Aborted Babies Are Big Business

John Whitehead
A black curtain of silence surrounds the present-day research being conducted on aborted babies. One reason is the scientific community's current focus on stem cell research. At least, that is where the societal debate centers.

Several factors may explain the silence on the current state of research using aborted babies. First, the scientific community suffered a severe backlash at the end of the 1990s when trafficking in baby parts was uncovered. As a result, scientists have worked feverishly to conceal their current activity. Second, society has largely come to accept the use of aborted babies for research. After all, organ donation is highly encouraged.

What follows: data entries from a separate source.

This is an optimization exercise on Yosys and OpenROAD, whose aim is small area, not a production implementation.
In this exercise RTL edits were held to simulation tests only and were not proved equivalent to the original.
Power is estimated from default activity; no workload was simulated.

v32:
## mac_ram_output
module mac_ram_output #(
  parameter int unsigned IN_W  = 8,
  parameter int unsigned ACC_W = 19,
  parameter int unsigned DEPTH = 64,
  parameter int unsigned AW    = 6
) (
  input  logic                    clk,
  input  logic                    reset,
  input  logic signed [IN_W-1:0]  inA,
  input  logic signed [IN_W-1:0]  inB,
  input  logic                    clr,
  output logic signed [ACC_W-1:0] out,
  input  logic signed [ACC_W-1:0] wr_data,
  input  logic                    write_enable,
  input  logic [AW-1:0]           rd_addr,
  output logic signed [ACC_W-1:0] rd_data,
  output logic [AW:0]             wr_count,
  output logic                    full
);
Size: about 1200 flip-flops, ~91 I/O pins.
Settings: LEC_CHECK=0, CAP_MARGIN=10, CORE_MARGIN=2, CORE_UTILIZATION=70, CTS_CLUSTER_DIAMETER=100, CTS_CLUSTER_SIZE=30, GPL_TIMING_DRIVEN=0, PLACE_DENSITY=0.8, SETUP_SLACK_MARGIN=0.3, SLEW_MARGIN=10, SYNTH_HIERARCHICAL=1, SYNTH_MINIMUM_KEEP_SIZE=0; clock period 7.0 ns.
standard.sh (not shown) runs the stock make flow with config.mk's settings and CLKGATE_MAP_FILE= SYNTH_SCRIPT=/design/flow/synth_recipe.tcl, a recipe that flattens the netlist after the stock synthesis.
==> flow/flow/run.sh <==
#!/bin/bash
# The standard layout (standard.sh, unchanged synthesis), except that the
# port buffers are buf_1 cells instead of the default delay-buffer choice, and
# the buffers ABC inserted are removed at floorplan (the resizer re-buffers).
export BUFFER_PORTS_ARGS="-buffer_cell sky130_fd_sc_hd__buf_1"
export REMOVE_ABC_BUFFERS=1
bash standard.sh > standard.log 2>&1
Inputs modified between v32 and v45:
# v32
export LEC_CHECK = 0
export CAP_MARGIN = 10
export CORE_MARGIN = 2
export CORE_UTILIZATION = 70
export CTS_CLUSTER_DIAMETER = 100
export CTS_CLUSTER_SIZE = 30
export GPL_TIMING_DRIVEN = 0
export PLACE_DENSITY = 0.8
export SETUP_SLACK_MARGIN = 0.3
export SLEW_MARGIN = 10
export SYNTH_HIERARCHICAL = 1
export SYNTH_MINIMUM_KEEP_SIZE = 0
create_clock -name core_clock -period 7.0 [get_ports {clk}]
# v45
export LEC_CHECK = 0
export CAP_MARGIN = 10
export CORE_MARGIN = 2
export CORE_UTILIZATION = 75
export CTS_CLUSTER_DIAMETER = 100
export CTS_CLUSTER_SIZE = 30
export GPL_TIMING_DRIVEN = 0
export PLACE_DENSITY = 0.85
export SETUP_SLACK_MARGIN = 0.3
export SLEW_MARGIN = 10
export SYNTH_HIERARCHICAL = 1
export SYNTH_MINIMUM_KEEP_SIZE = 0
create_clock -name core_clock -period 7.0 [get_ports {clk}]
Findings:
- v45 completed end to end; final checks failed (negative setup slack).
- v32 → v45: critical path depth level; global-route wire length before repair decreased 2.5%; hold slack essentially unchanged.
- Detailed-route wire length: lower on v45
Inputs modified between v45 and v55:
# v45
export LEC_CHECK = 0
export CAP_MARGIN = 10
export CORE_MARGIN = 2
export CORE_UTILIZATION = 75
export CTS_CLUSTER_DIAMETER = 100
export CTS_CLUSTER_SIZE = 30
export GPL_TIMING_DRIVEN = 0
export PLACE_DENSITY = 0.85
export SETUP_SLACK_MARGIN = 0.3
export SLEW_MARGIN = 10
export SYNTH_HIERARCHICAL = 1
export SYNTH_MINIMUM_KEEP_SIZE = 0
create_clock -name core_clock -period 7.0 [get_ports {clk}]
# v55
export LEC_CHECK = 0
export CAP_MARGIN = 10
export CORE_MARGIN = 2
export CORE_UTILIZATION = 70
export CTS_CLUSTER_DIAMETER = 100
export CTS_CLUSTER_SIZE = 30
export GPL_ROUTABILITY_DRIVEN = 0
export GPL_TIMING_DRIVEN = 0
export PLACE_DENSITY = 0.8
export SETUP_SLACK_MARGIN = 0.3
export SLEW_MARGIN = 10
export SYNTH_HIERARCHICAL = 1
export SYNTH_MINIMUM_KEEP_SIZE = 0
create_clock -name core_clock -period 7.0 [get_ports {clk}]
Results
- v55 finished all stages; the layout is clean.
- Global-route wire length before repair: v55 worse than v45
- Utilization: v55 vs v45 down 4.9 points
- Delta (v55 minus v45): aggregate global-route resource usage decreased by 3.2 points relative to the old numbers; die area increased by 0.0043 sq mm relative to the old numbers; cell count after placement increased by about 1.8% relative to the old numbers; cell area after layout increased by 0.57% relative to the old numbers; wire length increased by 0.42% relative to the old numbers.
- Taking v45 as the reference, in v55 final cycle utilization of the critical path lower, initial cell density of the core lower.
- The slowest cell on the critical path comes out nand3b_1 in one run and nor2_2 in the other, namely in v55 and v45 respectively.
- [v55 vs v45] count of clock-buffer cells in the layout: higher in v55
- Relative to v45, v55 improves final worst-path setup slack.
Inputs modified between v55 and v5:
# v55
export LEC_CHECK = 0
export CAP_MARGIN = 10
export CORE_MARGIN = 2
export CORE_UTILIZATION = 70
export CTS_CLUSTER_DIAMETER = 100
export CTS_CLUSTER_SIZE = 30
export GPL_ROUTABILITY_DRIVEN = 0
export GPL_TIMING_DRIVEN = 0
export PLACE_DENSITY = 0.8
export SETUP_SLACK_MARGIN = 0.3
export SLEW_MARGIN = 10
export SYNTH_HIERARCHICAL = 1
export SYNTH_MINIMUM_KEEP_SIZE = 0
create_clock -name core_clock -period 7.0 [get_ports {clk}]
# v5
export LEC_CHECK = 0
export CAP_MARGIN = 20
export CORE_MARGIN = 2
export CORE_UTILIZATION = 70
export CTS_CLUSTER_DIAMETER = 100
export CTS_CLUSTER_SIZE = 30
export GPL_TIMING_DRIVEN = 0
export PLACE_DENSITY = 0.8
export SETUP_SLACK_MARGIN = 0.3
export SLEW_MARGIN = 20
export SYNTH_HIERARCHICAL = 1
export SYNTH_MINIMUM_KEEP_SIZE = 0
create_clock -name core_clock -period 7.0 [get_ports {clk}]
Results
- v5 vs. v55: wire length on met1 moved up; global routing met3 resource utilization moved down; placed instance area moved up; leakage power moved up.
- Looking at origin of the worst setup path, the rd_addr[0] result is from v55; the rd_addr[2] one comes from v5.
- NOTE: met2 usage in global routing in v5 exceeds that of v55
- Count of plain and timing-repair buffers: higher on v5
- Worst hold slack: v5 vs v55 — no meaningful difference
- Delta (v5 minus v55): synthesis-to-finish area growth shows an increase of 0.43 points, routed wire length saw an increase.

Scientists and researchers worldwide have experimented on aborted babies in various ways over the past century, with more varied and atrocious uses being developed as time moves on. Perhaps one of the better-known uses of aborted babies was the development of vaccines including polio, hepatitis A, chicken pox and rubella. Aborted baby cells were used in order to grow the chicken pox and rubella viruses and then other baby cells were used to cultivate the vaccines. Rubella's development with aborted baby cells is especially concerning in light of the fact that the Japanese developed their rubella vaccine without these types of cells. Nevertheless, the National Institutes of Health has funded AIDS research involving baby organ transplants into mice. Thus, aborted babies are instrumental in the development of U.S. vaccines, while other countries are able to develop and use vaccines without resorting to these methods.

Some of the most horrific uses of aborted babies do not occur in laboratories but in common, everyday life. For example, according to news reports, elite Russians have begun a new trend of using aborted baby stem cells as Botox-like injections in order to smooth wrinkles and remove cellulite. This expensive treatment has enlarged the market for aborted babies, with their bodies being sold to beauty clinics for over $8,000 each. Another use of aborted babies occurs in China where doctors reportedly take the babies home and eat them. As one doctor explains, they believe that the babies "can make your skin smoother, your body stronger, and are good for kidneys."

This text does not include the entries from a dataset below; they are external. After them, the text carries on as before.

Context: an optimization exercise on an open-source flow, tuned for small area, a short achievable clock period and few clock cycles per item. The choices shown serve that exercise and are no tape-out recipe. In this exercise RTL edits were held to simulation tests only and were not proved equivalent to the original.

v6:
## zs_conv_top
module zs_conv_top #(
    parameter int NUM_PIXELS = 8,
    parameter int IN_ADDR_W  = 12
) (
    input  logic                         clk,
    input  logic                         reset,
    input  logic                         ps_loading,
    output logic [IN_ADDR_W-1:0]         in_addr,
    input  logic [zs_pkg::DATA_W-1:0]    in_rd_value,
    input  logic [zs_pkg::DATA_W-1:0]    in_rd_position,
    output logic [zs_pkg::CHANNEL_W-1:0] weight_addr,
    input  logic [zs_pkg::DATA_W-1:0]    weight_rddata,
    output logic                         out_wr_en,
    output logic [zs_pkg::DATA_W-1:0]    out_wr_addr,
    output logic [zs_pkg::DATA_W-1:0]    out_wr_value,
    output logic [zs_pkg::DATA_W-1:0]    out_wr_position,
    output logic                         pl_need_weights,
    output logic                         pl_need_data
);
Settings: LEC_CHECK=0, CAP_MARGIN=20, CORE_MARGIN=2, CORE_UTILIZATION=40, CTS_CLUSTER_DIAMETER=80, CTS_CLUSTER_SIZE=25, SLEW_MARGIN=20, TNS_END_PERCENT=5; clock period 10.0 ns.
standard.sh (not shown) runs the stock make flow with config.mk's settings and CLKGATE_MAP_FILE= SYNTH_SCRIPT=/design/flow/synth_recipe.tcl, a recipe that flattens the netlist after the stock synthesis.
==> flow/flow/run.sh <==
#!/bin/bash
# The standard layout, with repair_timing aiming for more setup slack than config.mk
# may ask for. Each tool's full output stays in orfs/logs; make's own output in standard.log.
set -euo pipefail
bash standard.sh SETUP_SLACK_MARGIN=6.5 finish > standard.log 2>&1
Testbench counts of v6, summed over its fixed seeds: cycles 51,050, layers 256.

The methods of procuring aborted babies for research are perhaps even more disturbing than the actual uses for which researchers seek these tiny humans. First and foremost, many people live in the lie that the researchers are far removed from the actual act of abortion. It is believed that researchers are simply doing something "useful" with the remains from the abortionist's actions. Researchers, however, are intimately involved with the abortionist and the actual act of aborting these little babies.

In fact, the issue of time proves the close relation between researchers and abortionists. When dealing with living tissue of any kind, time is of the essence. Since the research requires that the tissue be living, the babies must be preserved immediately after being aborted.

Procedures are modified for the sake of research, but of even more concern are the live births that occur during abortions. Swedish procedures have been described as "puncturing the sac of a pregnant woman at let us say 14 to 16 weeks, and then they put a clamp on the head of the baby, pull the head down into the neck of the womb, drill a hole into the baby's head, and then put a suction machine into the brain and suck out the brain cells." The drive for live baby tissue for research prompted procedures such as this where the baby is extracted whole from his mother, after having his brain cells vacuumed out and preserved on ice.

Even more alarming is the procedure called "prostaglandin abortion" where the baby is born alive about half the time. However, as one writer notes, the researchers "... simply open up the abdomen of the baby with no anesthesia, and take out the liver and kidneys, etc."

The horror continues. According to an industry insider for 11 years, who was an owner or partner in 26 abortion clinics, "... 'live births' were the industry's 'dirty little secret.' It was always very disturbing, so the doctor would try to conceal it from the rest of the staff." A portion of these births occur during the gruesome partial-birth abortion procedure. Some researchers have even gone so far as to perform tests and research on these born-alive babies.

There are dreadful consequences to actually using the vaccines and treatments derived from this research, as such products encourage further research down the road. In short, since using the products creates a market for the research, the researchers have no logical reason to stop the work they are doing. For example, various politicians have justified embryonic stem cell research by pointing to the existing polio and chickenpox vaccines, which were developed using aborted babies. Since the unsuspecting public does not speak out against the production of these vaccines, legislators and researchers accept vaccination by the public as tacit consent for this research.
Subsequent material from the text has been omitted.